# Conditional Probability Examples

## What is Conditional Probability?

When events A and B are dependent, the probability that both A and B occurs is:

P(A and B) = P(A) * P(B|A)

P(B|A) means “the probability that event B occurs, given that event A has occurred.” This is known as a conditional probability because the probability that event B occurs depends on the condition of event A.

The formula to find conditional probability is:

P(B|A) = P(A and B) / P(A)

Events A and B are independent if P(A|B) = P(A) and P(B|A) = P(B)

Example 1: Researchers surveyed 200 students on which movie genre they prefer. The results of the survey are shown in the two-way table below: What is the probability that a randomly chosen student is male?

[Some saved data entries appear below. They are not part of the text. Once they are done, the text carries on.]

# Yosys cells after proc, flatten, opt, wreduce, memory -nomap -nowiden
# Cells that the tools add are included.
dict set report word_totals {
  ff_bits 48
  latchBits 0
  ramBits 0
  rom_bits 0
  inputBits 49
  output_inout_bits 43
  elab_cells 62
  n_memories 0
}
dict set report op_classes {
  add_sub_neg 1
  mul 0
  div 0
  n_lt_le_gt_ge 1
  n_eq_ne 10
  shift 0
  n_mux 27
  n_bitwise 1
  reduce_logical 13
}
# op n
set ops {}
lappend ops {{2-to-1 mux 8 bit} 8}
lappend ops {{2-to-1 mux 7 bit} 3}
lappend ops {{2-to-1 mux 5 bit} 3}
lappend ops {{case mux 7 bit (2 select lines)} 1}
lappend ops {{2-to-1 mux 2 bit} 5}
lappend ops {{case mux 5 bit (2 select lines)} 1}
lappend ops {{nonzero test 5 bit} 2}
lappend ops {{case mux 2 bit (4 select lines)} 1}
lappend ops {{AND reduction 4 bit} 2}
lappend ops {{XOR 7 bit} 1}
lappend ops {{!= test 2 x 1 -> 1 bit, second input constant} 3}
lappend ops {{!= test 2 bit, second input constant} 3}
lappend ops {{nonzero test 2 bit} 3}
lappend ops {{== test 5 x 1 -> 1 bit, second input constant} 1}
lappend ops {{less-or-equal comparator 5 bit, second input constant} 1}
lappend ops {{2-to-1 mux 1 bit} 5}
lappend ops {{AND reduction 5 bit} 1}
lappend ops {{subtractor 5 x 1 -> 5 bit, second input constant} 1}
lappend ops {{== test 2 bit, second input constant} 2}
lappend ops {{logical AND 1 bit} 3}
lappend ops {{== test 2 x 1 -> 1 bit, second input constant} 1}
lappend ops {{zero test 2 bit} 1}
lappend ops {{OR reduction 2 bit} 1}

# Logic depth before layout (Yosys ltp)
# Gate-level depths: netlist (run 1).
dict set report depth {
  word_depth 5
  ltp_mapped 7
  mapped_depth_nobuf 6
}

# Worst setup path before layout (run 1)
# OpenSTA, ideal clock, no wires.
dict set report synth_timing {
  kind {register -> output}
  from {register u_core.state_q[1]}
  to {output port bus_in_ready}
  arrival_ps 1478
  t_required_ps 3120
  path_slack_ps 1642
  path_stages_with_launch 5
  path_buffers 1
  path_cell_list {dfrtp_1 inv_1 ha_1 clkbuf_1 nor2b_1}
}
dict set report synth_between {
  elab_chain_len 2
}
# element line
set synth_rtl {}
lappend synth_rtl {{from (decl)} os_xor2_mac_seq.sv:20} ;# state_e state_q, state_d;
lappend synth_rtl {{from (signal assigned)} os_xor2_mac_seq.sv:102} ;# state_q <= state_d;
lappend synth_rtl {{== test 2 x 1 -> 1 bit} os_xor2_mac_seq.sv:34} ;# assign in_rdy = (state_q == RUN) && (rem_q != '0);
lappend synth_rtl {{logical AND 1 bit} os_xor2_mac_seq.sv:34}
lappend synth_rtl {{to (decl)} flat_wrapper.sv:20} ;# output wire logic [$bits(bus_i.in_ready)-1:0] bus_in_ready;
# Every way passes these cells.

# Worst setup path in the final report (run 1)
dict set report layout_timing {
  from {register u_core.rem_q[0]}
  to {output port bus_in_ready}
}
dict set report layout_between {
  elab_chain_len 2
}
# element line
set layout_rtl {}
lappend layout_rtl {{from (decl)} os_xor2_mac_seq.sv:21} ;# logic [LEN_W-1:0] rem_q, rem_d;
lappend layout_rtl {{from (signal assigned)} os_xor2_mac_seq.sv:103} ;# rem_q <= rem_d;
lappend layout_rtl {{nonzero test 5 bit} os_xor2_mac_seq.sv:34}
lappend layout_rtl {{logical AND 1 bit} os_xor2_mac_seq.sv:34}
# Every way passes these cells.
### config.mk
export PLATFORM = sky130hd
export DESIGN_NAME = acc_bias_128
export DESIGN_NICKNAME = d
export VERILOG_FILES = /design/src/rtl/acc_bias_128.sv
export SDC_FILE = /design/constraint.sdc
export NUM_CORES = 1
export LEC_CHECK = 0
export CAP_MARGIN = 20
export CORE_ASPECT_RATIO = 0.7
export CORE_MARGIN = 2
export CORE_UTILIZATION = 54
export CTS_CLUSTER_DIAMETER = 120
export DETAILED_ROUTE_END_ITERATION = 16
export GPL_ROUTABILITY_DRIVEN = 0
export PLACE_DENSITY = 0.87
export REMOVE_ABC_BUFFERS = 1
export SLEW_MARGIN = 20
export SYNTH_ARGS = -nofsm -noshare
export SYNTH_HDL_FRONTEND = slang
export SYNTH_SLANG_ARGS = --single-unit
### constraint.sdc
create_clock -name clk -period 5.72 [get_ports clk]
set_clock_uncertainty 0.15 [all_clocks]
set_input_delay 0.572 -clock clk [delete_from_list [all_inputs] [get_ports clk]]
set_output_delay 0.572 -clock clk [all_outputs]
set_load 0.05 [all_outputs]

P(male) = total males / total students = 95 /200 = 0.475

What is the probability that a randomly chosen student prefers comedy?

P(prefers comedy) = total students who prefer comedy / total students = 90 / 200 = 9/20

What is the probability that a randomly chosen student is male, given the student prefers comedy?

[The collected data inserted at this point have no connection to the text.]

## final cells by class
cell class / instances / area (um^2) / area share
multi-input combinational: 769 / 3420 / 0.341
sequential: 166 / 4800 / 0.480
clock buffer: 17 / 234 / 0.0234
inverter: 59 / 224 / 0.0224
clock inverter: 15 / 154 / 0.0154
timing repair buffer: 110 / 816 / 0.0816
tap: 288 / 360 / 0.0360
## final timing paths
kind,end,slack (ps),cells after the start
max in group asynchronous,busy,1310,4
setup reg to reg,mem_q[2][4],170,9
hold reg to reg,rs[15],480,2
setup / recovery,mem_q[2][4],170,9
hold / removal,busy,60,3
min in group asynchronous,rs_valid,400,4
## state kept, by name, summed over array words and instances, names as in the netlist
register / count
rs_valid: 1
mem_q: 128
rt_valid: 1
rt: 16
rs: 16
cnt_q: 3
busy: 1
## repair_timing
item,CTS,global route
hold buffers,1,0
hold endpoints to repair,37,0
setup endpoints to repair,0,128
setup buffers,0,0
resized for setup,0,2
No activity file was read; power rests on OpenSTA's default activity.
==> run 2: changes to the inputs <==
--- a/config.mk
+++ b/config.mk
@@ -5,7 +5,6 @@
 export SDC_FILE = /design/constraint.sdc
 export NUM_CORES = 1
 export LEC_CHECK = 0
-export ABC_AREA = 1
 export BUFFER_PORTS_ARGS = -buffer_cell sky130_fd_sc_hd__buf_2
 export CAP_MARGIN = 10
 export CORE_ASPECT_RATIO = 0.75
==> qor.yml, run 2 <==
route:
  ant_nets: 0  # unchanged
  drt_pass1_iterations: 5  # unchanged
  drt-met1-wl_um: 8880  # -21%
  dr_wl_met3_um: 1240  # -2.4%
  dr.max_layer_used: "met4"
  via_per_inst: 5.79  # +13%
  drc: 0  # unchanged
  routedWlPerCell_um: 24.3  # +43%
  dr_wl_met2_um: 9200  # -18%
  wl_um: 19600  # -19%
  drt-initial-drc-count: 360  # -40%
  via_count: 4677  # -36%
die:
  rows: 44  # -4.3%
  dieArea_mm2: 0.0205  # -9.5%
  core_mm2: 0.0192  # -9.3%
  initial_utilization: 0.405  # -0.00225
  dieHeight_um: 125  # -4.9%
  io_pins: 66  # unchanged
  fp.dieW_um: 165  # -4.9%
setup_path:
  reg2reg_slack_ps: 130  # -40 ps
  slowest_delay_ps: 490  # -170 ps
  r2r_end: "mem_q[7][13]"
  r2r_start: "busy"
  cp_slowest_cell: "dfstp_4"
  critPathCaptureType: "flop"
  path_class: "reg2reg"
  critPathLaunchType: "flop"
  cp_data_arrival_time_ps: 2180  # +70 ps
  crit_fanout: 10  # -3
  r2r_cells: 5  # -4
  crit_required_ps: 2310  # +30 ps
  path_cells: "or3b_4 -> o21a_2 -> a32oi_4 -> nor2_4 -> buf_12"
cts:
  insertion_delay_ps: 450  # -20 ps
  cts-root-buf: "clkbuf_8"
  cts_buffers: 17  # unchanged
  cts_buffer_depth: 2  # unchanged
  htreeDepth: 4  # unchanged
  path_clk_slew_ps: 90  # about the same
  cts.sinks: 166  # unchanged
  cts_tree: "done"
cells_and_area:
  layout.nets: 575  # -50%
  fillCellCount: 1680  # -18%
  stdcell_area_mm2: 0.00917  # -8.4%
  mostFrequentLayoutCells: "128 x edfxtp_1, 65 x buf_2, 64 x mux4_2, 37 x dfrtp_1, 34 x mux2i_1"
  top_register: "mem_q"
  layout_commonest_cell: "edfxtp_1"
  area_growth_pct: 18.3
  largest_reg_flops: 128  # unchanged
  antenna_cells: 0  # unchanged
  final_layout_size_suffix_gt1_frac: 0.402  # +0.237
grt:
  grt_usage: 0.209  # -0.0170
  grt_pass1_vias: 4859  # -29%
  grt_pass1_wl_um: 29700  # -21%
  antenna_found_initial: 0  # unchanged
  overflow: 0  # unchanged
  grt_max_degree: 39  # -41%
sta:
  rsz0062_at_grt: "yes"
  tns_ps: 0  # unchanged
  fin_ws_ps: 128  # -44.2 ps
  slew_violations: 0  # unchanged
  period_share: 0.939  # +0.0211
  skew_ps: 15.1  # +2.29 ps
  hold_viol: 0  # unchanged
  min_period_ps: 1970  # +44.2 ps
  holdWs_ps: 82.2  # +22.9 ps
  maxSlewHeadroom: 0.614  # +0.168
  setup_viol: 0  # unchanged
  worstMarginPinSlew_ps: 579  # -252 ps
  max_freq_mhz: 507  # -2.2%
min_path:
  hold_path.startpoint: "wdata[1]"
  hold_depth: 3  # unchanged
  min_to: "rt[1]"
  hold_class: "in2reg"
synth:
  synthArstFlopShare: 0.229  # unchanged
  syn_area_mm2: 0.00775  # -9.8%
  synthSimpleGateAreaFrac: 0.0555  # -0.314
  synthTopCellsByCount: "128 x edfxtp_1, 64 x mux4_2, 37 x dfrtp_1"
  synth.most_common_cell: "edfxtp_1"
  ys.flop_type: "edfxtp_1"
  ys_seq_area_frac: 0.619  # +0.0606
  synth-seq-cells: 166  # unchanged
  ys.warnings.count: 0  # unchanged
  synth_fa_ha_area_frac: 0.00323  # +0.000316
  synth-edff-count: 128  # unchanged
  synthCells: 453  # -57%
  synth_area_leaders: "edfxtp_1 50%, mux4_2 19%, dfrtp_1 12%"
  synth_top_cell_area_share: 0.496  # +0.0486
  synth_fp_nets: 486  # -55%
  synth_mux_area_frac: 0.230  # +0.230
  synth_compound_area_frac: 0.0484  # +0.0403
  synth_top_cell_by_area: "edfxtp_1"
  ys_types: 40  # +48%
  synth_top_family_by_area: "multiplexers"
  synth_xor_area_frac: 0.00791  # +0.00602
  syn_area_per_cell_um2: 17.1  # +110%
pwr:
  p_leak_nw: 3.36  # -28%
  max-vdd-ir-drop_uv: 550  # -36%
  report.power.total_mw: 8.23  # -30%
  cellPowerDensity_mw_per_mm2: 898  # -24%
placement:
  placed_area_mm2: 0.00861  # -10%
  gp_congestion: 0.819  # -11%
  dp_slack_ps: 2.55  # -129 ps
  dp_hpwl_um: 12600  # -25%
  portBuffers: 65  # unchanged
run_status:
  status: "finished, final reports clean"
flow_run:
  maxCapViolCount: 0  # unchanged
`src/rtl/bist_pkg.sv`:
```
// Shared definitions for the March C- BIST sequencer: FSM states and per-element
// march tables (direction, op count, read-expect and write values).
package bist_pkg;

    typedef enum logic [1:0] {
        ST_IDLE = 2'd0,
        ST_RUN  = 2'd1,
        ST_CMP  = 2'd2,
        ST_DONE = 2'd3
    } bist_state_t;

    localparam int unsigned MARCH_NUM_ELEM  = 6;
    localparam logic [2:0]  MARCH_LAST_ELEM = 3'(MARCH_NUM_ELEM - 1);

    // Bit e of each table describes march element e (M0..M5)
    localparam logic [7:0] ELEM_DOWN    = 8'b0011_1000;
    localparam logic [7:0] ELEM_TWO_OPS = 8'b0001_1110;
    localparam logic [7:0] READ_EXPECT  = 8'b0001_0100;
    localparam logic [7:0] WRITE_VALUE  = 8'b0000_1010;

    function automatic logic [1:0] elem_op_count(input logic [2:0] elem);
        return ELEM_TWO_OPS[elem] ? 2'd2 : 2'd1;
    endfunction

    // Two-op elements read first; M0 only writes, M5 only reads
    function automatic logic op_is_read(input logic [2:0] elem, input logic op_idx);
        if (ELEM_TWO_OPS[elem]) begin
            return !op_idx;
        end
        return elem == MARCH_LAST_ELEM;
    endfunction

    function automatic logic op_value(input logic [2:0] elem, input logic op_idx);
        return op_is_read(elem, op_idx) ? READ_EXPECT[elem] : WRITE_VALUE[elem];
    endfunction

    function automatic logic op_is_last(input logic [2:0] elem, input logic op_idx);
        return {1'b0, op_idx} == (elem_op_count(elem) - 2'd1);
    endfunction

endpackage

```
`src/rtl/bist_addr_gen.sv`:
```
// Address walker for one march element: loads 0 or N-1, steps up or down,
// and flags the final address of the current direction.
module bist_addr_gen #(
    parameter int ADDR_W = 4
) (
    input  logic              clk_in,
    input  logic              reset_n,
    input  logic              load,
    input  logic              load_down,
    input  logic              step,
    input  logic              down,
    output logic [ADDR_W-1:0] addr,
    output logic              last
);

    always_ff @(posedge clk_in) begin
        if (!reset_n) begin
            addr <= '0;
        end else if (load) begin
            addr <= load_down ? '1 : '0;
        end else if (step) begin
            addr <= down ? addr - ADDR_W'(1) : addr + ADDR_W'(1);
        end
    end

    assign last = down ? (addr == '0) : (addr == '1);

endmodule

```
`src/rtl/march_bist_ctrl.sv`:
```
// March C- BIST sequencer: walks six march elements over the RAM, compares each
// read one cycle later and latches the first failing address and element.
module march_bist_ctrl
    import bist_pkg::*;
#(
    parameter int ADDR_W = 4,
    parameter int DATA_W = 8
) (
    input  logic              clk_in,
    input  logic              reset_n,
    input  logic              start,
    input  logic              tick_en,
    input  logic [DATA_W-1:0] ram_rdata,
    output logic [ADDR_W-1:0] ram_addr,
    output logic              ram_we,
    output logic              ram_re,
    output logic [DATA_W-1:0] ram_wdata,
    output logic              busy,
    output logic              done,
    output logic              fail,
    output logic [ADDR_W-1:0] fail_addr,
    output logic [2:0]        fail_elem
);

    bist_state_t       state;
    logic [2:0]        elem;
    logic              op_idx;
    logic [ADDR_W-1:0] addr;
    logic              addr_last;
    logic              cur_read, cur_val, last_op;
    logic              issue, rd_match, advance, elem_end, start_ok;
    logic              ag_load, ag_load_down, ag_step;

    always_comb begin
        cur_read     = op_is_read(elem, op_idx);
        cur_val      = op_value(elem, op_idx);
        last_op      = op_is_last(elem, op_idx);
        issue        = (state == ST_RUN) && tick_en;
        rd_match     = (ram_rdata == {DATA_W{cur_val}});
        // Writes advance on issue; reads advance only after a matching compare
        advance      = (issue && !cur_read) || ((state == ST_CMP) && rd_match);
        elem_end     = advance && last_op && addr_last;
        start_ok     = start && ((state == ST_IDLE) || (state == ST_DONE));
        ag_load      = start_ok || (elem_end && (elem != MARCH_LAST_ELEM));
        ag_load_down = !start_ok && ELEM_DOWN[elem + 3'd1];
        ag_step      = advance && last_op && !addr_last;
    end

    bist_addr_gen #(
        .ADDR_W(ADDR_W)
    ) u_addr_gen (
        .clk_in    (clk_in),
        .reset_n   (reset_n),
        .load      (ag_load),
        .load_down (ag_load_down),
        .step      (ag_step),
        .down      (ELEM_DOWN[elem]),
        .addr      (addr),
        .last      (addr_last)
    );

    always_ff @(posedge clk_in) begin
        if (!reset_n) begin
            state     <= ST_IDLE;
            elem      <= '0;
            op_idx    <= 1'b0;
            fail      <= 1'b0;
            fail_addr <= '0;
            fail_elem <= '0;
        end else begin
            if (advance) begin
                op_idx <= !last_op;
                if (elem_end && (elem != MARCH_LAST_ELEM)) begin
                    elem <= elem + 3'd1;
                end
            end
            case (state)
                ST_IDLE, ST_DONE: begin
                    if (start) begin
                        state     <= ST_RUN;
                        elem      <= '0;
                        op_idx    <= 1'b0;
                        fail      <= 1'b0;
                        fail_addr <= '0;
                        fail_elem <= '0;
                    end
                end
                ST_RUN: begin
                    if (issue && cur_read) begin
                        state <= ST_CMP;
                    end
                end
                ST_CMP: begin
                    if (!rd_match) begin
                        state     <= ST_DONE;
                        fail      <= 1'b1;
                        fail_addr <= addr;
                        fail_elem <= elem;
                    end else if (elem_end && (elem == MARCH_LAST_ELEM)) begin
                        state <= ST_DONE;
                    end else begin
                        state <= ST_RUN;
                    end
                end
                default: state <= ST_IDLE;
            endcase
        end
    end

    assign ram_addr  = addr;
    assign ram_re    = issue && cur_read;
    assign ram_we    = issue && !cur_read;
    assign ram_wdata = (state == ST_RUN) ? {DATA_W{cur_val}} : '0;
    assign busy      = (state == ST_RUN) || (state == ST_CMP);
    assign done      = (state == ST_DONE);

endmodule
```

P(student is male, given they prefer comedy) = P(male and prefers comedy) / P(prefer comedy)

P(student is male, given they prefer comedy) = (50/200) / (90/200)

P(student is male, given they prefer comedy) = 5/9

What is the probability that a randomly chosen student prefers comedy, given the student is male?

P(prefers comedy, given student is male) = P(prefers comedy and is male) / P(male)

P(prefers comedy, given student is male)= (50/200) / (95/200)

P(prefers comedy, given student is male) = 50/95 = 10/19

Are the events “is male” and “prefers comedy” independent?

Recall that events A and B are independent if P(A|B) = P(A) and P(B|A) = P(B)

In this case, P(prefers comedy, given student is male) = 10/19 and P(prefers comedy) = 9/20. Since these two probabilities are not equal, these two events are not independent.

Example 2: Researchers surveyed residents from two different cities about their annual incomes. The results of the survey are shown in the two-way table below: What is the probability that a randomly selected resident is from city A?

P(resident from city A) = total residents from city A / total residents in survey = 260/500 = 13/25

What is the probability that a randomly selected resident earns more than \$50,000 annually?

P(more than \$50k) = total residents who earn more than \$50k / total residents = 140/500 = 7/25

What is the probability that a randomly selected resident is from city A, given the resident earns more than \$50,000 annually?

P(from city A, given income > \$50k) = P(from city A and income > \$50k) / P(income > \$50k)

P(from city A, given income > \$50k) = (60/500) / (140/500) = 60/140 = 3/7

What is the probability that a randomly selected resident earns more than \$50,000 annually, given the resident is from city A?

P(income > \$50k, given from city A) = P(income > \$50k and from city A) / P(from city A)

P(income > \$50k, given from city A) = (60/500) / (260/500) = 3/13

Are the events “is from city A” and “earns more than \$50,000 annually” independent?

Recall that events A and B are independent if P(A|B) = P(A) and P(B|A) = P(B)

In this case, P(income > \$50k, given from city A) = 3/13 and P(income > \$50k) = 7/25. Since these two probabilities are not equal, these two events are not independent.